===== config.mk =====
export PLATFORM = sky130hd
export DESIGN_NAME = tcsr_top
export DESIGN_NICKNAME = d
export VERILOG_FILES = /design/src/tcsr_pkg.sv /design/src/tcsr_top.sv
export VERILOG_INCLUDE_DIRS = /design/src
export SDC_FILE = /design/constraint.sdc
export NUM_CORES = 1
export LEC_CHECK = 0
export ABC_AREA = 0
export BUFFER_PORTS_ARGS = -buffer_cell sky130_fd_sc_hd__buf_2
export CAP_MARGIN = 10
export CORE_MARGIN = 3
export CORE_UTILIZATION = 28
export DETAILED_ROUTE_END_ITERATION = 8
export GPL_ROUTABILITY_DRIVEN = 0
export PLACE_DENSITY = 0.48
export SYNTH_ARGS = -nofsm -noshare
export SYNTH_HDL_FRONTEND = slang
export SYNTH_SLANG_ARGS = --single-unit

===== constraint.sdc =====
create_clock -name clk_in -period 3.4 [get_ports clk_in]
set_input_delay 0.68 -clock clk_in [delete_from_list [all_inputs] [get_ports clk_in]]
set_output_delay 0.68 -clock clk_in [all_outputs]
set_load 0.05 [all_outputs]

● ● ● ● ● ● ●

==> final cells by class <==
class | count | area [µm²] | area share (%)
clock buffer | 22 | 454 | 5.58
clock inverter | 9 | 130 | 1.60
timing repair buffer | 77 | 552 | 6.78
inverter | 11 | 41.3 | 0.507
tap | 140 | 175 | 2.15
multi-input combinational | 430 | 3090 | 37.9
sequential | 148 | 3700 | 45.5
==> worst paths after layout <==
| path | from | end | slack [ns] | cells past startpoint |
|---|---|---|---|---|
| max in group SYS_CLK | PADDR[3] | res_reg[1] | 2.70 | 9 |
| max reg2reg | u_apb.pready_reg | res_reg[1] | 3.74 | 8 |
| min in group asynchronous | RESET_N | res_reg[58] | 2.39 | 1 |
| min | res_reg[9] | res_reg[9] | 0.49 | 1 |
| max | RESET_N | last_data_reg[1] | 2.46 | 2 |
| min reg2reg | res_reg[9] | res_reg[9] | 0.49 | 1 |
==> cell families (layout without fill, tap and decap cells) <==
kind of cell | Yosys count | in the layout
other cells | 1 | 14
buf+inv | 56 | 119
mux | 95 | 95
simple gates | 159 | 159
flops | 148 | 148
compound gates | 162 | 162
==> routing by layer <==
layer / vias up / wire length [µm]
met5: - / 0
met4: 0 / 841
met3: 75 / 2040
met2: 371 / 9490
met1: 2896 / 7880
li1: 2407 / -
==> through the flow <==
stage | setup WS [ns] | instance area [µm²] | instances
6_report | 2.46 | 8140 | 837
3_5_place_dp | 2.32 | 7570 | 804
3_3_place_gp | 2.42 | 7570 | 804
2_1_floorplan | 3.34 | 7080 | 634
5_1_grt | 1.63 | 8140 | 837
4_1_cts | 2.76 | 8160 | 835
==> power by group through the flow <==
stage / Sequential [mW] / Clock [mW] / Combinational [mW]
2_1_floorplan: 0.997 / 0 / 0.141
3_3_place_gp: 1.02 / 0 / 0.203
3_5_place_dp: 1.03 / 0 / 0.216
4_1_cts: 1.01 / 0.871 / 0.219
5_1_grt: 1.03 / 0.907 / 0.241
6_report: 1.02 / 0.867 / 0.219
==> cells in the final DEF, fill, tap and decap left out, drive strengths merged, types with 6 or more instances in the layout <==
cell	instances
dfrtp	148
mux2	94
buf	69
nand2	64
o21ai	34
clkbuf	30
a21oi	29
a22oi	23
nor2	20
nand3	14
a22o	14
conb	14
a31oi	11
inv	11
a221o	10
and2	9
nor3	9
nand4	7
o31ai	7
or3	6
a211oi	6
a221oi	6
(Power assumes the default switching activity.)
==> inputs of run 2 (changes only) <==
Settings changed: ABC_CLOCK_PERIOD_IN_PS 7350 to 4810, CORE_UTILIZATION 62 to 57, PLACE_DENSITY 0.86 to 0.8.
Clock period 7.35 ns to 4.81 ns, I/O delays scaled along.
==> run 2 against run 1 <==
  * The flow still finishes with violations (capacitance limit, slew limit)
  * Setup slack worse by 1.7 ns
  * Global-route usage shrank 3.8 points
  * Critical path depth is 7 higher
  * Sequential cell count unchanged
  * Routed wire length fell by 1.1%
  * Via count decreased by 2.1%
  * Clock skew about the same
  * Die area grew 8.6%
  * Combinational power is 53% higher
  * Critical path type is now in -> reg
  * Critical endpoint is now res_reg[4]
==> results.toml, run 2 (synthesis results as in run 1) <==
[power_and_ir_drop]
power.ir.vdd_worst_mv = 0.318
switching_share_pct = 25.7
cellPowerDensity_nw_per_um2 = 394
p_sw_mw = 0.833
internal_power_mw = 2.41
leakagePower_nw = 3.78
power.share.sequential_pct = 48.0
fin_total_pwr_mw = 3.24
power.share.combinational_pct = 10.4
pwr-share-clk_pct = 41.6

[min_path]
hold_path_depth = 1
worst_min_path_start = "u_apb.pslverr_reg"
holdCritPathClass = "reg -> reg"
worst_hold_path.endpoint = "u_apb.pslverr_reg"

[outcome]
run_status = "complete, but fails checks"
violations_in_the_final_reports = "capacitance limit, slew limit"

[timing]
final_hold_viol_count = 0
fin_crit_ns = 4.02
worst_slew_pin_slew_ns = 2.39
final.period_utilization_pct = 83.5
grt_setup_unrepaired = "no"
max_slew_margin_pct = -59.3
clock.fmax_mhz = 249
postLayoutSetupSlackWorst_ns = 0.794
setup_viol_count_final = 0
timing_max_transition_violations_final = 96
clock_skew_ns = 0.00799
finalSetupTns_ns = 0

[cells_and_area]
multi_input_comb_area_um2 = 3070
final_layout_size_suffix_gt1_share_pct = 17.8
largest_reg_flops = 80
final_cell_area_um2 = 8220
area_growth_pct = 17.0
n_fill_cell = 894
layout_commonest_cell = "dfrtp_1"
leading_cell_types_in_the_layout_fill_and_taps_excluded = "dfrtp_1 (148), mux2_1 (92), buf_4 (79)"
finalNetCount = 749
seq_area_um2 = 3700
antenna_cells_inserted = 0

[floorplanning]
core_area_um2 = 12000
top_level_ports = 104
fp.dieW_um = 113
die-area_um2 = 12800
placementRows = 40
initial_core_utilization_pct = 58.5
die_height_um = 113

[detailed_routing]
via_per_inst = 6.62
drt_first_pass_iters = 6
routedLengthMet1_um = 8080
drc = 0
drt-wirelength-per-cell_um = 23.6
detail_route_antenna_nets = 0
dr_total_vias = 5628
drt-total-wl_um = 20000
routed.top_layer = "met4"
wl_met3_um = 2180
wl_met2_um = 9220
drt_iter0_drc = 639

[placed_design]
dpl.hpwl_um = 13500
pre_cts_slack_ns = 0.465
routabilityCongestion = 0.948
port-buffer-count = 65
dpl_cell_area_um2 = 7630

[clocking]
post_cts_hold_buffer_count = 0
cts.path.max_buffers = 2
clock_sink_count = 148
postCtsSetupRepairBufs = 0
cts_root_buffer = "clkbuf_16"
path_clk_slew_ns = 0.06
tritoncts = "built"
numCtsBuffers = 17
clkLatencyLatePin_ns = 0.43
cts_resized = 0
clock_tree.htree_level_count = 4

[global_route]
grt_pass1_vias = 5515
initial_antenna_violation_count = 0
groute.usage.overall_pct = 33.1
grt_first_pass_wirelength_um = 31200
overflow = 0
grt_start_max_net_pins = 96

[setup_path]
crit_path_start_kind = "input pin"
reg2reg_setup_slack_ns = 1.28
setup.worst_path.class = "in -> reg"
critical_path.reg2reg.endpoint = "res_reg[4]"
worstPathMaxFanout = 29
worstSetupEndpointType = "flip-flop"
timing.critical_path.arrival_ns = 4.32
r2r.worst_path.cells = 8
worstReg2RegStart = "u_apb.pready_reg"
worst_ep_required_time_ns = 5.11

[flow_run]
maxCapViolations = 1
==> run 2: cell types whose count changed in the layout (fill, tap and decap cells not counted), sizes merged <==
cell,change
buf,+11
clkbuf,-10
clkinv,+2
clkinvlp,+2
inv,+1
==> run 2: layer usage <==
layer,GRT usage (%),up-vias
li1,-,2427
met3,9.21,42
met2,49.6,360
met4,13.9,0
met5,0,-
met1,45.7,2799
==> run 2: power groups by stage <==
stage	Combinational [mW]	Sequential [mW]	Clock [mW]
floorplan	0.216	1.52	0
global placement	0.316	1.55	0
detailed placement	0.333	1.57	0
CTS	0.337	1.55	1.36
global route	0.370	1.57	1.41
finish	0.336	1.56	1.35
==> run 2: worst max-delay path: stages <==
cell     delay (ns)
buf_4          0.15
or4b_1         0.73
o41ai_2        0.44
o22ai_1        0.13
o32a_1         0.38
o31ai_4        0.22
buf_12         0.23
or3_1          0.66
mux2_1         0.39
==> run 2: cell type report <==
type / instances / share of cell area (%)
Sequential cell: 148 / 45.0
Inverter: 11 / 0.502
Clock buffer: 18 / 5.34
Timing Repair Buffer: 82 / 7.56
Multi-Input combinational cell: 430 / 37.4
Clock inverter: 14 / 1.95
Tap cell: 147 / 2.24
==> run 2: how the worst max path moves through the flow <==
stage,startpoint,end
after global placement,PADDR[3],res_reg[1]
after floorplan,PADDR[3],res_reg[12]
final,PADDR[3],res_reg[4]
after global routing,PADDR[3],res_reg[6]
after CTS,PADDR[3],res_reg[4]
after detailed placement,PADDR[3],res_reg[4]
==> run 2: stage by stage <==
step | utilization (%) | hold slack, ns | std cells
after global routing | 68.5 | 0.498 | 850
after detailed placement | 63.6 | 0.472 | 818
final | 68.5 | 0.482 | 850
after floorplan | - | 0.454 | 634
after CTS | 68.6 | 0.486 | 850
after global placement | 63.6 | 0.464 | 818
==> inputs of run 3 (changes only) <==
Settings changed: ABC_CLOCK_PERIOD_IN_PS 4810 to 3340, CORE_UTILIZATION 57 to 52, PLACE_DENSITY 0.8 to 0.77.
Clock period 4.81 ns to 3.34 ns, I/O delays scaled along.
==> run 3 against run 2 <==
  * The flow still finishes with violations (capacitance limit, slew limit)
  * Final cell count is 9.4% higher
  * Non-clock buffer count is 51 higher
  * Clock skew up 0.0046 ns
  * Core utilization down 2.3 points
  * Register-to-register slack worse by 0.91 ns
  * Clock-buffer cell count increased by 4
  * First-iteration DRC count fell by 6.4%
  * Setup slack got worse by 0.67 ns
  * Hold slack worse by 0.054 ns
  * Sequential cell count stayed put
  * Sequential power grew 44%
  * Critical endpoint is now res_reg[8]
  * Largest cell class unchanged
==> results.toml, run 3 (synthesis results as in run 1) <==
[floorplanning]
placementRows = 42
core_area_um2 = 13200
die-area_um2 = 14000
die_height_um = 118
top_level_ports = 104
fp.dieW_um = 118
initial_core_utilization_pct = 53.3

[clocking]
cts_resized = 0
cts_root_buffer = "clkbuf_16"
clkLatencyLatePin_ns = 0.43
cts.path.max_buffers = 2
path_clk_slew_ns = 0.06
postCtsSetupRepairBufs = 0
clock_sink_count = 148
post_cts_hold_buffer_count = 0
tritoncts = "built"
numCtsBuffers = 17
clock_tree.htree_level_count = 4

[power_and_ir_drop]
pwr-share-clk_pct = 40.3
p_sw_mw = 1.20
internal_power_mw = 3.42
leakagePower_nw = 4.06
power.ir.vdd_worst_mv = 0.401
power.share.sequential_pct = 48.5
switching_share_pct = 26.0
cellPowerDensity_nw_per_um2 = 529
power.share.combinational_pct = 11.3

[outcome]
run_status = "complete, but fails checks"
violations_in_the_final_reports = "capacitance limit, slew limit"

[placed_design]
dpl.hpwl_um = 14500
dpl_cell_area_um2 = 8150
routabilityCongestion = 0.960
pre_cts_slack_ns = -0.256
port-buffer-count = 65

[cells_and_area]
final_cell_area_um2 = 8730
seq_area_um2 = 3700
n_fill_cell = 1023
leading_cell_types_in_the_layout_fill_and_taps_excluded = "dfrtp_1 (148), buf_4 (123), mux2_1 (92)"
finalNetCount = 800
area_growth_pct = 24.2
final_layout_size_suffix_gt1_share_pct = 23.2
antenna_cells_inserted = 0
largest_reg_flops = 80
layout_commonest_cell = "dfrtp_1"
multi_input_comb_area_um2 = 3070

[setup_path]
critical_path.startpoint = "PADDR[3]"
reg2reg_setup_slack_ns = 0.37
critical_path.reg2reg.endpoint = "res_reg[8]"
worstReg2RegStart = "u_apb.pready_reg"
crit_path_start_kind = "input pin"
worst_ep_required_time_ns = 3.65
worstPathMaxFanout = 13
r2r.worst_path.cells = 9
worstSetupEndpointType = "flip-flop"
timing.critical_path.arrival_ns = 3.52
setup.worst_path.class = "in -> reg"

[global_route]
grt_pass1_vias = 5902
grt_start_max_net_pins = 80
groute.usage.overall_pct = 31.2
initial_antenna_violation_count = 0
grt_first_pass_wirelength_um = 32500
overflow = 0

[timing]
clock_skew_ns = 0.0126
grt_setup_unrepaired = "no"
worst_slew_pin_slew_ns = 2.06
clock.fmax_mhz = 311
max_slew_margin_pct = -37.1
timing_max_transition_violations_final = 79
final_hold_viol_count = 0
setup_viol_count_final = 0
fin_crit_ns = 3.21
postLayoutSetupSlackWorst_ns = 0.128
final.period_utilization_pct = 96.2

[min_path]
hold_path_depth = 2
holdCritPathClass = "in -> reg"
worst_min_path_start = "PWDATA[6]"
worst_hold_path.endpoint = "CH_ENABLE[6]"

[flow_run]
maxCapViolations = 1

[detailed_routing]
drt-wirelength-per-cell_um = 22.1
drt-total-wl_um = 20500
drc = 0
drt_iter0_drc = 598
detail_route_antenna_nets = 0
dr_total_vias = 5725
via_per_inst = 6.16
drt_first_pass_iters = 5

● ● ● ● ● ● ●

§ **Work order**: Find where the line with "routabilityCongestion = 0.960" sits in the material above, then copy exactly from it through the line with "clock_skew_ns = 0.0126". Add no other line.

§ **Result of the task**:
routabilityCongestion = 0.960
pre_cts_slack_ns = -0.256
port-buffer-count = 65

[cells_and_area]
final_cell_area_um2 = 8730
seq_area_um2 = 3700
n_fill_cell = 1023
leading_cell_types_in_the_layout_fill_and_taps_excluded = "dfrtp_1 (148), buf_4 (123), mux2_1 (92)"
finalNetCount = 800
area_growth_pct = 24.2
final_layout_size_suffix_gt1_share_pct = 23.2
antenna_cells_inserted = 0
largest_reg_flops = 80
layout_commonest_cell = "dfrtp_1"
multi_input_comb_area_um2 = 3070

[setup_path]
critical_path.startpoint = "PADDR[3]"
reg2reg_setup_slack_ns = 0.37
critical_path.reg2reg.endpoint = "res_reg[8]"
worstReg2RegStart = "u_apb.pready_reg"
crit_path_start_kind = "input pin"
worst_ep_required_time_ns = 3.65
worstPathMaxFanout = 13
r2r.worst_path.cells = 9
worstSetupEndpointType = "flip-flop"
timing.critical_path.arrival_ns = 3.52
setup.worst_path.class = "in -> reg"

[global_route]
grt_pass1_vias = 5902
grt_start_max_net_pins = 80
groute.usage.overall_pct = 31.2
initial_antenna_violation_count = 0
grt_first_pass_wirelength_um = 32500
overflow = 0

[timing]
clock_skew_ns = 0.0126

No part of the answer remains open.